PERILS unveils final loss estimate for 2019-20 Australian bushfires

PERILS unveils final loss estimate for 2019-20 Australian bushfires | Insurance Business Australia

PERILS unveils final loss estimate for 2019-20 Australian bushfires

PERILS has released its fourth and final industry loss estimate for the Australian bushfires of 2019-20 – which comes a year after the infamous catastrophe event that has been dubbed the “Black Summer”.

The independent event loss data organization has pegged insurance market losses resulting from the bushfire event around $1.866 billion. By contrast, PERILS’ previous loss estimate projected an amount of $1.861 billion last July.

Read more: Report reveals "peak" losses from "Black Summer" bushfires

Loss data presented by PERILS covers the peak period for the bushfires, which occurred during the turn of the year 2019/2020. While the peak seven-day loss period differs among insurers, it is generally believed to lie between December 20, 2019, and January 06, 2020. PERILS noted that for most insurers, the peak period ran from December 30, 2019, and January 05, 2020.

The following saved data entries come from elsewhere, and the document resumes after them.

--- src/rtl/reset_sequencer.sv ---
// Orders reset release after DCM lock: ZBT RAM interface first, system logic STAGGER_CYCLES later.
// Optional `LOCK_LOSS_COUNT_EN adds a saturating lock_loss_count output.
module reset_sequencer #(
    parameter int SETTLE_CYCLES  = 1024,
    parameter int STAGGER_CYCLES = 16,
    parameter int SYNC_STAGES    = 2,
    parameter int LOST_FILTER    = 4
) (
    input  logic       clock,
    input  logic       reset_n,
    input  logic       locked,
    output logic       ram_reset,
    output logic       sys_reset,
    output logic       ready
`ifdef LOCK_LOSS_COUNT_EN
    ,
    output logic [7:0] lock_loss_count
`endif
);

    localparam int MAX_CYCLES = (SETTLE_CYCLES > STAGGER_CYCLES) ? SETTLE_CYCLES : STAGGER_CYCLES;
    localparam int CNT_W      = $clog2(MAX_CYCLES + 1);
    localparam int FILT_W     = $clog2(LOST_FILTER + 1);

    localparam logic [CNT_W-1:0]  CNT_ONE      = CNT_W'(1);
    localparam logic [CNT_W-1:0]  SETTLE_LAST  = CNT_W'(SETTLE_CYCLES - 1);
    localparam logic [CNT_W-1:0]  STAGGER_LAST = CNT_W'(STAGGER_CYCLES - 1);
    localparam logic [FILT_W-1:0] FILT_ONE     = FILT_W'(1);
    localparam logic [FILT_W-1:0] FILT_LAST    = FILT_W'(LOST_FILTER - 1);
    localparam logic              SETTLE_IS_1  = (SETTLE_CYCLES == 1);

    typedef enum logic [2:0] {
        ST_HOLD      = 3'd0,
        ST_WAIT_LOCK = 3'd1,
        ST_SETTLE    = 3'd2,
        ST_STAGGER   = 3'd3,
        ST_RUN       = 3'd4,
        ST_LOST      = 3'd5
    } state_t;

    logic [SYNC_STAGES-1:0] r_lock_sync;
    state_t                 r_state;
    logic [CNT_W-1:0]       r_cnt;
    logic [FILT_W-1:0]      r_filt;
    logic                   r_ram_reset;
    logic                   r_sys_reset;
    logic                   r_ready;

    logic                   w_locked_s;
    state_t                 w_state_nxt;
    logic [CNT_W-1:0]       w_cnt_nxt;
    logic [FILT_W-1:0]      w_filt_nxt;

    assign w_locked_s = r_lock_sync[SYNC_STAGES-1];

    function automatic logic ram_rst_for(input state_t s);
        return (s != ST_STAGGER) && (s != ST_RUN);
    endfunction

    function automatic logic sys_rst_for(input state_t s);
        return (s != ST_RUN);
    endfunction

    // The cycle that moves WAIT_LOCK to SETTLE already saw lock high, so it counts as the first settle cycle.
    always_comb begin
        w_state_nxt = r_state;
        w_cnt_nxt   = r_cnt;
        w_filt_nxt  = '0;
        case (r_state)
            ST_HOLD: begin
                w_state_nxt = ST_WAIT_LOCK;
                w_cnt_nxt   = '0;
            end
            ST_WAIT_LOCK: begin
                w_cnt_nxt = '0;
                if (w_locked_s) begin
                    if (SETTLE_IS_1) begin
                        w_state_nxt = ST_STAGGER;
                    end else begin
                        w_state_nxt = ST_SETTLE;
                        w_cnt_nxt   = CNT_ONE;
                    end
                end
            end
            ST_SETTLE: begin
                if (!w_locked_s) begin
                    w_state_nxt = ST_WAIT_LOCK;
                    w_cnt_nxt   = '0;
                end else if (r_cnt == SETTLE_LAST) begin
                    w_state_nxt = ST_STAGGER;
                    w_cnt_nxt   = '0;
                end else begin
                    w_cnt_nxt = r_cnt + CNT_ONE;
                end
            end
            ST_STAGGER: begin
                if (!w_locked_s) begin
                    w_state_nxt = ST_WAIT_LOCK;
                    w_cnt_nxt   = '0;
                end else if (r_cnt == STAGGER_LAST) begin
                    w_state_nxt = ST_RUN;
                    w_cnt_nxt   = '0;
                end else begin
                    w_cnt_nxt = r_cnt + CNT_ONE;
                end
            end
            ST_RUN: begin
                w_cnt_nxt = '0;
                if (!w_locked_s) begin
                    if (r_filt == FILT_LAST) begin
                        w_state_nxt = ST_LOST;
                    end else begin
                        w_filt_nxt = r_filt + FILT_ONE;
                    end
                end
            end
            ST_LOST: begin
                w_state_nxt = ST_WAIT_LOCK;
                w_cnt_nxt   = '0;
            end
            default: begin
                w_state_nxt = ST_WAIT_LOCK;
                w_cnt_nxt   = '0;
            end
        endcase
    end

    // Outputs are decoded from the next state so they change on the same edge as the state.
    always_ff @(posedge clock or negedge reset_n) begin
        if (!reset_n) begin
            r_lock_sync <= '0;
            r_state     <= ST_HOLD;
            r_cnt       <= '0;
            r_filt      <= '0;
            r_ram_reset <= 1'b1;
            r_sys_reset <= 1'b1;
            r_ready     <= 1'b0;
        end else begin
            r_lock_sync <= {r_lock_sync[SYNC_STAGES-2:0], locked};
            r_state     <= w_state_nxt;
            r_cnt       <= w_cnt_nxt;
            r_filt      <= w_filt_nxt;
            r_ram_reset <= ram_rst_for(w_state_nxt);
            r_sys_reset <= sys_rst_for(w_state_nxt);
            r_ready     <= ~sys_rst_for(w_state_nxt);
        end
    end

    assign ram_reset = r_ram_reset;
    assign sys_reset = r_sys_reset;
    assign ready     = r_ready;

`ifdef LOCK_LOSS_COUNT_EN
    logic [7:0] r_loss_cnt;

    function automatic logic [7:0] sat_inc8(input logic [7:0] v);
        return (v == 8'hFF) ? v : v + 8'd1;
    endfunction

    always_ff @(posedge clock or negedge reset_n) begin
        if (!reset_n) begin
            r_loss_cnt <= '0;
        end else if ((w_state_nxt == ST_LOST) && (r_state != ST_LOST)) begin
            r_loss_cnt <= sat_inc8(r_loss_cnt);
        end
    end

    assign lock_loss_count = r_loss_cnt;
`endif

endmodule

PERILS’ final industry loss report includes a detailed breakdown of the resulting property and motor losses by postcode – with the data further divided by residential and commercial lines.

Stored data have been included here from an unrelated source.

$ cat src/rtl/fence_t_sequencer.sv
// fence_t_sequencer
//   Temporal-fence (fence.t) sequencer. A fence request from commit stalls
//   the frontend, optionally flushes the data cache, then pulses a
//   microarchitectural reset for RST_CYCLES cycles. Finally it pads the
//   fence to a CSR-programmed total duration. The fence latency is then
//   max(pad, natural duration), independent of secret-dependent cache state.
//
// Ports
//   clk_i              clock, rising edge
//   rst_ni             synchronous active-low reset
//   fence_t_i          fence.t request pulse (honoured only in IDLE)
//   fence_t_pad_i      target total fence duration in cycles (latched at start)
//   fence_t_src_sel_i  1 = skip the dcache flush (latched at start)
//   flush_dcache_o     dcache flush request (state FLUSH_DCACHE)
//   flush_dcache_ack_i dcache flush complete (sampled only in FLUSH_DCACHE)
//   rst_uarch_o        reset for predictors/TLBs/icache/scoreboard
//   halt_o             stall fetch and issue while a fence is in progress
//   fence_t_state_o    IDLE=0, FLUSH_DCACHE=1, RST_UARCH=2, PAD=3
//   done_o             one-cycle pulse in the first IDLE cycle after a fence
//   pad_overrun_o      with done_o: natural duration exceeded a nonzero pad

module fence_t_sequencer #(
  parameter int unsigned PAD_W      = 32,
  parameter int unsigned RST_CYCLES = 4
) (
  input  logic             clk_i,
  input  logic             rst_ni,
  input  logic             fence_t_i,
  input  logic [PAD_W-1:0] fence_t_pad_i,
  input  logic             fence_t_src_sel_i,
  output logic             flush_dcache_o,
  input  logic             flush_dcache_ack_i,
  output logic             rst_uarch_o,
  output logic             halt_o,
  output logic [1:0]       fence_t_state_o,
  output logic             done_o,
  output logic             pad_overrun_o
);

  typedef enum logic [1:0] {
    IDLE         = 2'd0,
    FLUSH_DCACHE = 2'd1,
    RST_UARCH    = 2'd2,
    PAD          = 2'd3
  } state_t;

  state_t           state_q, state_d;
  logic [PAD_W-1:0] elapsed_q, elapsed_d;
  logic [PAD_W-1:0] pad_q, pad_d;
  logic             src_q, src_d;
  logic [3:0]       rst_cnt_q, rst_cnt_d;
  logic             done_q, done_d;
  logic             overrun_q, overrun_d;

  // total = number of fence cycles including the current one. One extra bit
  // keeps the comparison correct when the elapsed counter is saturated.
  logic [PAD_W:0]   total;
  logic [PAD_W:0]   pad_ext;
  logic             rst_last;

  assign total    = {1'b0, elapsed_q} + {{PAD_W{1'b0}}, 1'b1};
  assign pad_ext  = {1'b0, pad_q};
  assign rst_last = (rst_cnt_q == 4'(RST_CYCLES - 1));

  // Next-state and next-register logic. The elapsed counter advances on
  // every non-IDLE cycle and sticks at all-ones instead of wrapping.
  always_comb begin
    state_d   = state_q;
    elapsed_d = elapsed_q;
    pad_d     = pad_q;
    src_d     = src_q;
    rst_cnt_d = '0;
    done_d    = 1'b0;
    overrun_d = 1'b0;

    if ((state_q != IDLE) && !(&elapsed_q)) begin
      elapsed_d = elapsed_q + {{(PAD_W-1){1'b0}}, 1'b1};
    end

    case (state_q)
      IDLE: begin
        if (fence_t_i) begin
          pad_d     = fence_t_pad_i;
          src_d     = fence_t_src_sel_i;
          elapsed_d = '0;
          state_d   = fence_t_src_sel_i ? RST_UARCH : FLUSH_DCACHE;
        end
      end
      FLUSH_DCACHE: begin
        if (flush_dcache_ack_i) begin
          state_d = RST_UARCH;
        end
      end
      RST_UARCH: begin
        rst_cnt_d = rst_cnt_q + 4'd1;
        if (rst_last) begin
          rst_cnt_d = '0;
          // At this point total equals the natural duration N.
          if (total < pad_ext) begin
            state_d = PAD;
          end else begin
            state_d   = IDLE;
            done_d    = 1'b1;
            overrun_d = (pad_q != '0) && (total > pad_ext);
          end
        end
      end
      PAD: begin
        // Leave on the cycle that brings the fence length up to the pad.
        if (total >= pad_ext) begin
          state_d = IDLE;
          done_d  = 1'b1;
        end
      end
      default: state_d = IDLE;
    endcase
  end

  // State and datapath registers; reset aborts any fence without done_o.
  always_ff @(posedge clk_i) begin
    if (!rst_ni) begin
      state_q   <= IDLE;
      elapsed_q <= '0;
      pad_q     <= '0;
      src_q     <= 1'b0;
      rst_cnt_q <= '0;
      done_q    <= 1'b0;
      overrun_q <= 1'b0;
    end else begin
      state_q   <= state_d;
      elapsed_q <= elapsed_d;
      pad_q     <= pad_d;
      src_q     <= src_d;
      rst_cnt_q <= rst_cnt_d;
      done_q    <= done_d;
      overrun_q <= overrun_d;
    end
  end

  assign flush_dcache_o  = (state_q == FLUSH_DCACHE);
  assign rst_uarch_o     = (state_q == RST_UARCH);
  assign halt_o          = (state_q != IDLE);
  assign fence_t_state_o = state_q;
  assign done_o          = done_q;
  assign pad_overrun_o   = overrun_q;

endmodule
$ cat config.mk
export PLATFORM = sky130hd
export DESIGN_NAME = fence_t_sequencer
export DESIGN_NICKNAME = d
export VERILOG_FILES = /design/src/rtl/fence_t_sequencer.sv
export SDC_FILE = /design/constraint.sdc
export NUM_CORES = 1
export LEC_CHECK = 0
export ABC_CLOCK_PERIOD_IN_PS = 7700
export BUFFER_PORTS_ARGS = -buffer_cell sky130_fd_sc_hd__buf_2
export CELL_PAD_IN_SITES_DETAIL_PLACEMENT = 1
export CELL_PAD_IN_SITES_GLOBAL_PLACEMENT = 2
export CORE_UTILIZATION = 38
export DETAILED_ROUTE_END_ITERATION = 10
export PLACE_DENSITY_LB_ADDON = 0.1
export SLEW_MARGIN = 5
export SYNTH_ARGS = -nofsm -noshare
export SYNTH_HDL_FRONTEND = slang
export SYNTH_SLANG_ARGS = --single-unit
$ cat constraint.sdc
create_clock -name clk_i -period 7.7 [get_ports clk_i]
set_clock_uncertainty 0.15 [all_clocks]
set_input_delay 1.155 -clock clk_i [delete_from_list [all_inputs] [get_ports clk_i]]
set_output_delay 1.155 -clock clk_i [all_outputs]
set_load 0.05 [all_outputs]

The Black Summer bushfires resulted in 33 fatalities and an estimated 24 million hectares of burnt land between September 2019 and March 2020. Insurance losses during early 2020 were most severe in the states of New South Wales (which accounted for 71% of the industry loss), Victoria (17%), and South Australia (12%).

“One year on from the Black Summer bushfires, this release of the final loss report provides a timely reminder of the devastation such an event can cause to local communities,” said PERILS Asia-Pacific head Darryl Pidcock. “This was one of several major cat events to impact Australia in 2020, with the insurance industry playing a critical role in enabling affected communities to rebuild during the year.”

Pidcock added that the updated loss estimate data can “enhance the insurance industry’s understanding of the impact of future bushfire events,” especially as there is always more to learn about these losses.